Basic characteristics – Hardware systems, such as, computers, videoconferencing facilities, and the telecommunication infrastructure that connect these systems together constitute the core of the Hardware System. These Systems are necessary for creating and disseminating instructional materials and providing communication between instructor and learner as well as among learners in virtual learning communities, such as enrollees in a course or a degree program. They are also essential for administration of the university, as it would be near to impossible to keep track of the affairs of thousands of students who populate the typical college or university today without the use of the computer. Scholars also rely heavily on computers to conduct research as it has become the laboratory of choice in the postmodern digital era.

dataCenterKey personnel- Colleges and universities rely on the expertise of chief information officers (CIO) to manage such a vast information technology infrastructure, the core of which consists of hardware systems ranging from mainframe computers to tiny lapel microphones and all kinds of information and communication processing hardware in between. An army of specialists with a variety of skills ranging from operations management and engineering to repair and maintenance keep the hardware systems for colleges and universities in working order.

“The classroom is the handmaiden of a factory model of higher education, and the colleges that are truly strategically focused are already abandoning that model.” DeMillo (2012)

Impact on Other System Levels- In the past 30 years, particularly since the analog to digital revolution in media communications took roots in the 1980s, information technology has had a transformational impact on academic research, teaching, learning and administering in universities. The strategic question at this Systems Level is: For  what purpose this hardware technology is going to be employed? DeMillo (2012) warned administrators who made heavy investment in information technologies in order to distinguish their institutions from others. He asserted that deployment of information technology in support of the classroom instruction is doomed to fail, if strategic changes do not take place to make investment in hardware systems yield desired results.  He said:

“The classroom is the handmaiden of a factory model of higher education, and the colleges that are truly strategically focused are already abandoning that model. Their technology investments will be aimed at reinventing education. Traditional universities are incumbents in an era of rapid change and new competitors, and the future is seldom bright for incumbents. Simply adopting the trappings of new technology has seldom been enough to save incumbents from marginalization and eventual extinction. Borders and Montgomery Ward were both technological innovators. But they were also incumbents. Their technology investments continued unabated until they shuttered their stores.” (pp 7).

The decisive criteria for adopting new information technologies as well as supporting existing systems, however, should be the extent to which they improve the learning experience for students.
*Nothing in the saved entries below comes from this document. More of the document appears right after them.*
## src/rtl/comp_task_scheduler_if.sv

```systemverilog
// comp_task_scheduler_if: offer/ack and busy handshake between scheduler and comparator
// master (scheduler): drives sched_valid, sched_task_id, sched_busy; samples sched_ack, comp_done
// slave (comparator): samples the offer and busy flag; drives sched_ack, comp_done
interface comp_task_scheduler_if #(parameter int TASK_ID_W = 4);
  logic                 sched_valid;
  logic [TASK_ID_W-1:0] sched_task_id;
  logic                 sched_ack;
  logic                 comp_done;
  logic                 sched_busy;
  modport master(output sched_valid, sched_task_id, sched_busy, input sched_ack, comp_done);
  modport slave(input sched_valid, sched_task_id, sched_busy, output sched_ack, comp_done);
endinterface

```

## src/rtl/comp_task_scheduler.sv

```systemverilog
// comp_task_scheduler: round-robin task picker for the fingerprint comparator with busy watchdog
// ports: clk, reset_n (sync, active-low); task_enable/oflow_fprints_ready/fprint_checkin form the
// request vector; sched (master) carries the offer/ack/done/busy handshake; sched_timeout is a
// sticky watchdog flag cleared by timeout_clear; sched_grant_count counts accepted grants.
// GRANT_MAX sets the saturation point of the grant counter.
module comp_task_scheduler #(
  parameter int          NUM_TASKS      = 16,
  parameter int          TASK_ID_W      = 4,
  parameter int          TIMEOUT_CYCLES = 1024,
  parameter int          TIMER_W        = 11,
  parameter logic [15:0] GRANT_MAX      = 16'hFFFF
) (
  input  logic                  clk,
  input  logic                  reset_n,
  input  logic [NUM_TASKS-1:0]  task_enable,
  input  logic [NUM_TASKS-1:0]  oflow_fprints_ready,
  input  logic [NUM_TASKS-1:0]  fprint_checkin,
  comp_task_scheduler_if.master sched,
  output logic                  sched_timeout,
  input  logic                  timeout_clear,
  output logic [15:0]           sched_grant_count
);
  typedef enum logic [1:0] {IDLE, OFFER, BUSY} state_t;
  state_t state, state_n;
  logic [NUM_TASKS-1:0] req;
  logic [TASK_ID_W-1:0] rr_ptr, rr_ptr_n, task_id, task_id_n, winner, idx;
  logic [TIMER_W-1:0] timer, timer_n;
  logic [15:0] cnt_n;
  logic timeout_n;
  assign req = task_enable & (oflow_fprints_ready | fprint_checkin);
  assign sched.sched_valid = state == OFFER;
  assign sched.sched_busy = state == BUSY;
  assign sched.sched_task_id = task_id;
  // scan offsets high to low so the smallest offset from rr_ptr is the last (winning) assignment
  always_comb begin
    winner = rr_ptr;
    idx = rr_ptr;
    for (int k = NUM_TASKS - 1; k >= 0; k--) begin
      idx = rr_ptr + TASK_ID_W'(k);
      if (req[idx]) winner = idx;
    end
  end
  always_comb begin
    state_n = state;
    rr_ptr_n = rr_ptr;
    task_id_n = task_id;
    timer_n = timer;
    cnt_n = sched_grant_count;
    timeout_n = sched_timeout & ~timeout_clear;
    case (state)
      IDLE: begin
        state_n = |req ? OFFER : IDLE;
        task_id_n = |req ? winner : task_id;
      end
      OFFER: begin
        if (sched.sched_ack) begin
          state_n = BUSY;
          rr_ptr_n = task_id + TASK_ID_W'(1);
          cnt_n = sched_grant_count == GRANT_MAX ? sched_grant_count : sched_grant_count + 16'd1;
          timer_n = '0;
        end else if (!req[task_id]) state_n = IDLE;
      end
      BUSY: begin
        timer_n = timer + TIMER_W'(1);
        if (sched.comp_done) state_n = IDLE;
        else if (timer == TIMER_W'(TIMEOUT_CYCLES - 1)) begin
          state_n = IDLE;
          timeout_n = 1'b1;
        end
      end
      default: state_n = IDLE;
    endcase
  end
  always_ff @(posedge clk) begin
    if (!reset_n) begin
      state <= IDLE;
      rr_ptr <= '0;
      task_id <= '0;
      timer <= '0;
      sched_grant_count <= '0;
      sched_timeout <= 1'b0;
    end else begin
      state <= state_n;
      rr_ptr <= rr_ptr_n;
      task_id <= task_id_n;
      timer <= timer_n;
      sched_grant_count <= cnt_n;
      sched_timeout <= timeout_n;
    end
  end
endmodule

```

## src/flat_wrapper.sv

```systemverilog
// flat-port wrapper written by rule: the top's interface ports become plain ports
module comp_task_scheduler_flat 
#(
  parameter int          NUM_TASKS      = 16,
  parameter int          TASK_ID_W      = 4,
  parameter int          TIMEOUT_CYCLES = 1024,
  parameter int          TIMER_W        = 11,
  parameter logic [15:0] GRANT_MAX      = 16'hFFFF
)
  (clk, reset_n, task_enable, oflow_fprints_ready, fprint_checkin, sched_timeout, timeout_clear, sched_grant_count, sched_sched_valid, sched_sched_task_id, sched_sched_busy, sched_sched_ack, sched_comp_done);
  comp_task_scheduler_if #(.TASK_ID_W(TASK_ID_W)) sched_i ();
  input  logic clk;
  input  logic reset_n;
  input  logic [NUM_TASKS-1:0] task_enable;
  input  logic [NUM_TASKS-1:0] oflow_fprints_ready;
  input  logic [NUM_TASKS-1:0] fprint_checkin;
  output logic sched_timeout;
  input  logic timeout_clear;
  output logic [15:0] sched_grant_count;
  output wire logic [$bits(sched_i.sched_valid)-1:0] sched_sched_valid;
  output wire logic [$bits(sched_i.sched_task_id)-1:0] sched_sched_task_id;
  output wire logic [$bits(sched_i.sched_busy)-1:0] sched_sched_busy;
  input wire logic [$bits(sched_i.sched_ack)-1:0] sched_sched_ack;
  input wire logic [$bits(sched_i.comp_done)-1:0] sched_comp_done;
  assign sched_sched_valid = sched_i.sched_valid;
  assign sched_sched_task_id = sched_i.sched_task_id;
  assign sched_sched_busy = sched_i.sched_busy;
  assign sched_i.sched_ack = sched_sched_ack;
  assign sched_i.comp_done = sched_comp_done;
  comp_task_scheduler #(.NUM_TASKS(NUM_TASKS), .TASK_ID_W(TASK_ID_W), .TIMEOUT_CYCLES(TIMEOUT_CYCLES), .TIMER_W(TIMER_W), .GRANT_MAX(GRANT_MAX)) u_core (.clk(clk), .reset_n(reset_n), .task_enable(task_enable), .oflow_fprints_ready(oflow_fprints_ready), .fprint_checkin(fprint_checkin), .sched(sched_i), .sched_timeout(sched_timeout), .timeout_clear(timeout_clear), .sched_grant_count(sched_grant_count));
endmodule
```

## config.mk

```make
export PLATFORM = sky130hd
export DESIGN_NAME = comp_task_scheduler_flat
export DESIGN_NICKNAME = d
export VERILOG_FILES = /design/src/rtl/comp_task_scheduler_if.sv /design/src/rtl/comp_task_scheduler.sv /design/src/flat_wrapper.sv
export SDC_FILE = /design/constraint.sdc
export NUM_CORES = 1
export LEC_CHECK = 0
export BUFFER_PORTS_ARGS = -buffer_cell sky130_fd_sc_hd__clkbuf_2
export CORE_ASPECT_RATIO = 0.8
export CORE_MARGIN = 1
export CORE_UTILIZATION = 58
export DETAILED_ROUTE_END_ITERATION = 10
export GPL_ROUTABILITY_DRIVEN = 1
export PLACE_DENSITY = 0.82
export SLEW_MARGIN = 10
export SYNTH_ARGS = -nofsm -noshare
export SYNTH_HDL_FRONTEND = slang
export SYNTH_SLANG_ARGS = --single-unit
```

## constraint.sdc

```tcl
create_clock -name clk -period 3.85 [get_ports clk]
set_input_delay 0.1925 -clock clk [delete_from_list [all_inputs] [get_ports clk]]
set_output_delay 0.1925 -clock clk [all_outputs]
set_load 0.01 [all_outputs]
```

## Yosys cells after proc, flatten, opt, wreduce, memory -nomap -nowiden

Index checks and enable logic that the tools add are counted.
W data, S select, Z words.

- Input port bits: 53
- Logic and storage cells: 122
- Register bits: 38
- Output and inout bits: 23

- Magnitude comparators: 17
- Equal/unequal tests: 7
- Muxes and demuxes: 61
- Bitwise operators: 5
- Add/subtract/negate cells: 18
- Reductions and logical operators: 8

Operators with widths:

| cell | count |
|---|---|
| $lt A4 B5 Y1 const B | 17 |
| $bmux W1 S4 | 17 |
| $mux W4 | 16 |
| $add A4 B4 Y4 const B | 8 |
| $pmux W11 S2 | 1 |
| $mux W1 | 21 |
| $add A16 B1 Y16 const B | 1 |
| $add A4 B3 Y4 const B | 4 |
| $and A16 B16 Y16 | 1 |
| $eq A16 B16 Y1 const B | 1 |
| $or A16 B16 Y16 | 1 |
| $reduce_or A16 Y1 | 1 |
| $add A11 B1 Y11 const B | 1 |
| $eq A11 B10 Y1 const B | 1 |
| $mux W11 | 1 |
| $add A4 B1 Y4 const B | 2 |
| $add A4 B2 Y4 const B | 2 |
| $mux W2 | 4 |
| $reduce_and A2 Y1 | 4 |
| $pmux W2 S3 | 1 |
| $ne A3 B1 Y1 const B | 1 |
| $ne A3 B3 Y1 const B | 1 |
| $reduce_and A3 Y1 | 1 |
| $eq A2 B1 Y1 const B | 1 |
| 6 further kinds | 7 |

## Longest topological paths before layout

- Depth after elaboration: 20
- Gate-level depth with buffers: 15
- Depth with buffers taken out: 11

## Worst setup path after synthesis

Ideal clock, no wire load.

- Path type: register -> register
- Start point: register u_core.rr_ptr[0]
- End point: register u_core.task_id[0] (netlist: u_core.sched.sched_task_id[0])
- Arrival: 3.158 ns
- Cell stages (with the launch flop): 15
- Library setup time: 0.079 ns
- Path slack: 0.613 ns
- Cells stage by stage: dfxtp_1 -> buf_4 -> inv_2 -> buf_6 -> ha_1 -> buf_2 -> buf_4 -> mux4_1 -> o21ai_0 -> o2bb2ai_1 -> a21boi_1 -> a221o_1 -> a2bb2oi_2 -> mux2_1 -> o221ai_2

- Cells in the longest elaborated chain, start to end: 19
- Elaborated cells between the ends (all ways): 63
- Classes of those cells: add/sub: 15; mux: 48

Ends and longest elaborated chain:

| item | line | source |
|---|---|---|
| start, declared | comp_task_scheduler.sv:26 | `logic [TASK_ID_W-1:0] rr_ptr, rr_ptr_n, task_id, task_id_n, winner, idx;` |
| start signal, assigned | comp_task_scheduler.sv:84 | `rr_ptr <= rr_ptr_n;` |
| $add A4 B4 Y4 | comp_task_scheduler.sv:39 | `idx = rr_ptr + TASK_ID_W'(k);` |
| $bmux W1 S4 | comp_task_scheduler.sv:40 | `if (req[idx]) winner = idx;` |
| $mux W1 (implied by the code) | comp_task_scheduler.sv:40 |  |
| $mux W4 (15 in a row) | comp_task_scheduler.sv:40 |  |
| $mux W4 * | comp_task_scheduler.sv:40 |  |
| end signal, assigned | comp_task_scheduler.sv:85 | `task_id <= task_id_n;` |
| end, declared | comp_task_scheduler.sv:26 |  |

Every way passes the cells marked *; elsewhere a longest branch is shown, timed or not. The select of a mux whose other input is x is not followed.
A chain may end at the register's enable or synchronous reset.

## Final worst setup path

- Start point: register u_core.rr_ptr[1]
- End point: register u_core.task_id[0] (netlist: u_core.sched.sched_task_id[0])

The elaborated chain is that of the path after synthesis.

==> run_results.csv <==
group,metric,value,unit
setup_path,worstReg2RegStart,"u_core.rr_ptr[1]",
finish,final_cells,708,
flow_run,maxCapViolCount,0,
timing,period_share,0.925,
die,io_pins,76,
timing,layout_min_cycle_time,3560,ps
die,core.rowCount,28,
timing,slew_headroom,0.453,
timing,hold_viol_final,0,
pwr,p_per_area,408,nW/µm²
placed_design,routabilityCongestion,1.01,
pwr,p_leak,0.00194,µW
route,dr.pass1.iters,5,
yosys,synth_edf_count,0,
die,initial_core_util,0.598,
route,drt-met1-wl,5670,µm
route,remaining_drc_errors,0,
setup_path,cp_num_buf_inv,1,
pwr,p_sw_frac,0.426,
yosys,synth_area_per_cell,8.28,µm²
yosys,synth_ff_type,"dfxtp_1",
route,ant_nets,0,
status,status,"complete, no violations",
setup_path,endpoint,"u_core.sched.sched_task_id[0]",
yosys,async_flop_share,0,
clock_tree,cts_buffers,5,
placed_design,dp_hpwl,10500,µm
global_route,overflow,0,
yosys,syn_nets,597,
hold_path,hold_depth,4,
global_route,grt_start_max_net_pins,44,
route,drt-wirelength-per-cell,19.3,µm
yosys,synth-compound-area-share,0.285,
finish,diodes,0,
yosys,synth_top_area_share,0.172,
clock_tree,htree_num_levels,2,
clock_tree,cts-resized-gates,0,
setup_path,reg2regPathDepth,11,
pwr,seqPwrFrac,0.227,
yosys,ys_ff_latch,38,
finish,area_growth,13.3,%
timing,worst_pin_slew,813,ps
timing,rsz0062_at_grt,"false",
yosys,synth_top_family_by_area,"compound AO/OA/AOI/OAI gates",
timing,setup_violations,0,
yosys,synthMuxAreaShare,0.196,
route,drt-total-wl,13700,µm
yosys,yosys.area_share.adder,0.0283,
timing,fin_skew,9.31,ps
yosys,synth_common_cells,"nand2_1 (45), o21ai_0 (45), dfxtp_1 (38), nor2_1 (34), nand3_1 (30)",
yosys,synthCells,534,
pwr,clock_power_share,0.208,
timing,setup-tns-final,0,ps
setup_path,cp.depth,11,
setup_path,crit_path_max_incr_delay,710,ps
clock_tree,root_buffer,"clkbuf_8",
global_route,grt_pass1_wl,21700,µm
die,fp.dieH,80.1,µm
pwr,ir_drop,0.000164,V
yosys,yosys.area.top_type,"dfxtp_1",
yosys,synth_seq_area_share,0.172,
yosys,yosys_warnings,0,
route,vias,4685,
global_route,antenna_found_initial,0,
pwr,p_int,1170,µW
pwr,p_switching,870,µW
finish,drive_above_1_share,0.240,
die,dieWidth,99.6,µm
route,highest_layer,"met4",
timing,setup_slack,290,ps
setup_path,critPathSlowestCell,"nor4_1",
setup_path,worstSetupStartpointType,"flop",
clock_tree,insertion_delay,290,ps
yosys,synth-xor-area-share,0.0586,
die,coreArea,7390,µm²
route,viasPerCell,6.62,
timing,slew_violations,0,
clock_tree,cts_hold_buffers,0,
setup_path,end_kind,"flop",
setup_path,critPathLaunch,"u_core.rr_ptr[1]",
yosys,ys_types,76,
clock_tree,post_cts_buffers,0,
route,drt_iter0_drc,411,
setup_path,path_cells,"inv_1 -> ha_1 -> nor3b_1 -> a22o_1 -> nor4_1 -> mux2_2 -> o21ai_0 -> a221o_1 -> a2bb2oi_2 -> mux2_1 -> o221ai_2",
setup_path,worstReg2RegEnd,"u_core.sched.sched_task_id[0]",
hold_path,hold_path.class,"in -> reg",
pwr,combPwrFrac,0.566,
setup_path,path_max_fanout,15,
setup_path,critPathArrivalTime,3770,ps
clock_tree,clock_path_buffers,2,
global_route,track_usage,0.349,
placed_design,port_buffers,75,
setup_path,crit_family,"simple AND/OR/NAND/NOR gates",
setup_path,r2r_slack,290,ps
die,die_area,7980,µm²
clock_tree,clk_pin_slew_worst_paths,80,ps
setup_path,cp.required,4060,ps
yosys,netlist_top_cells_area,"dfxtp_1 (17%), mux4_2 (12%), o21ai_0 (5.1%)",
clock_tree,tritoncts,"done",
global_route,first_global_vias,4167,
yosys,netlist_area,4420,µm²
route,wl_met2,6160,µm
route,route.met3.wl,1570,µm
finish,nNetsFinal,665,
setup_path,criticalPathCategory,"reg -> reg",
placed_design,dp_slack,423,ps
timing,fmax,281,MHz
placed_design,placed_cells,700,
clock_tree,cts.sinks,38,
yosys,yosys.area_share.simple,0.211,
==> per-stage QoR <==
step	utilization	power (µW)	hold WS [ps]	instance area, µm²
after global placement	0.659	1570	487	4870
final	0.678	2040	221	5010
after CTS	0.678	2010	227	5010
after detailed placement	0.659	1590	502	4870
after global routing	0.678	2150	232	5010
after floorplan	-	1300	412	4420
==> power groups by stage <==
stage,clock [µW],sequential (µW),combinational (µW)
after floorplan,0,445,852
after global placement,0,469,1100
after detailed placement,0,470,1120
after CTS,427,461,1120
after global routing,446,467,1240
final,424,464,1160
==> cell type report <==
cell class	instances	area [µm²]
Tap cell	105	131
Inverter	13	48.8
Clock inverter	2	60.1
Clock buffer	6	82.6
Sequential cell	38	761
Timing Repair Buffer	89	480
Fill cell	640	2380
Multi-Input combinational cell	455	3450
==> cell families after synthesis <==
group / count (synthesis)
adder cells (fa/ha/maj): 10
XOR/XNOR: 27
AO/OA/AOI/OAI: 179
flip-flops: 38
AND/OR/NAND/NOR: 185
multiplexers: 54
buffers and inverters: 41
==> sequential cells by signal, summed over array words and instances, names as in the netlist <==
name                        flops
u_core.sched_grant_count       16
u_core.sched_timeout            1
u_core.rr_ptr                   4
u_core.timer                   11
u_core.sched.sched_task_id      4
u_core.state                    2
==> layer usage <==
layer,vias up,GRT usage
met5,-,0
met4,0,0.0868
met3,31,0.0809
met2,278,0.542
met1,2185,0.489
li1,2191,-
==> placed cells by master, fill, tap and decap left out, types with 11 or more instances in the layout <==
| master | count |
|---|---|
| clkbuf_2 | 75 |
| nand2_1 | 45 |
| o21ai_0 | 45 |
| dfxtp_1 | 38 |
| nor2_1 | 34 |
| nand3_1 | 30 |
| mux4_2 | 24 |
| o21a_1 | 21 |
| xnor2_1 | 20 |
| and2_1 | 20 |
| mux2i_1 | 20 |
| a21oi_1 | 19 |
| buf_4 | 14 |
| nor3_1 | 13 |
| o211ai_1 | 11 |
==> how the worst min path moves through the flow <==
stage                               start                   end
after floorplan             timeout_clear  u_core.sched_timeout
after global placement    u_core.timer[3]       u_core.timer[3]
after detailed placement  u_core.timer[1]       u_core.timer[1]
after CTS                 sched_comp_done       u_core.state[1]
after global routing      sched_comp_done       u_core.state[1]
final                       timeout_clear  u_core.sched_timeout
==> worst min-delay path: stages <==
cell      delay (ps)
clkbuf_2          70
nor2b_1           30
a21oi_1          120
nor2b_1           50
Power figures use the tool's default switching activity.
Although the author does not share the pessimistic view of DeMillo in the case of all incumbents, his cautionary note must be heeded by all those who are involved in making strategic decisions for institutions of higher education. Hardware systems along with software and telecommunication facilities have changed the operating model of the colleges and universities from competing for students in a domestic regional area to the global arena. They have driven down the cost of reproduction and dissemination of educational materials considerably, thus putting emphasis on the quality of the content and learning experience that students receive. The decisive criteria for adopting new information technologies as well as supporting existing systems, however, should be the extent to which they improve the learning experience for students.

Hardware systems are bound to evolve in the future as they become more affordable, and ubiquitous and will continue to have transformational impacts on how institutions of higher education make investments for their acquisition. For example, before the turn of the century universities maintained computer labs for their students in many departments including their campus libraries. As communication devices have become portable and wireless telecommunication has spread throughout the world, faculty, students and administrators are increasingly bringing their own hardware to campuses for academic and professional use. Paradigm shifts in hardware systems, such as, the rapid rise in the use of mobile devices which has led to the bring-your-own-device (BYOD) movement are bound to make significant changes in future strategic plans of higher education institutions. As personal communication devices become more popular the cost of maintaining computer labs decreases, while the necessity to reach students beyond the campus increases.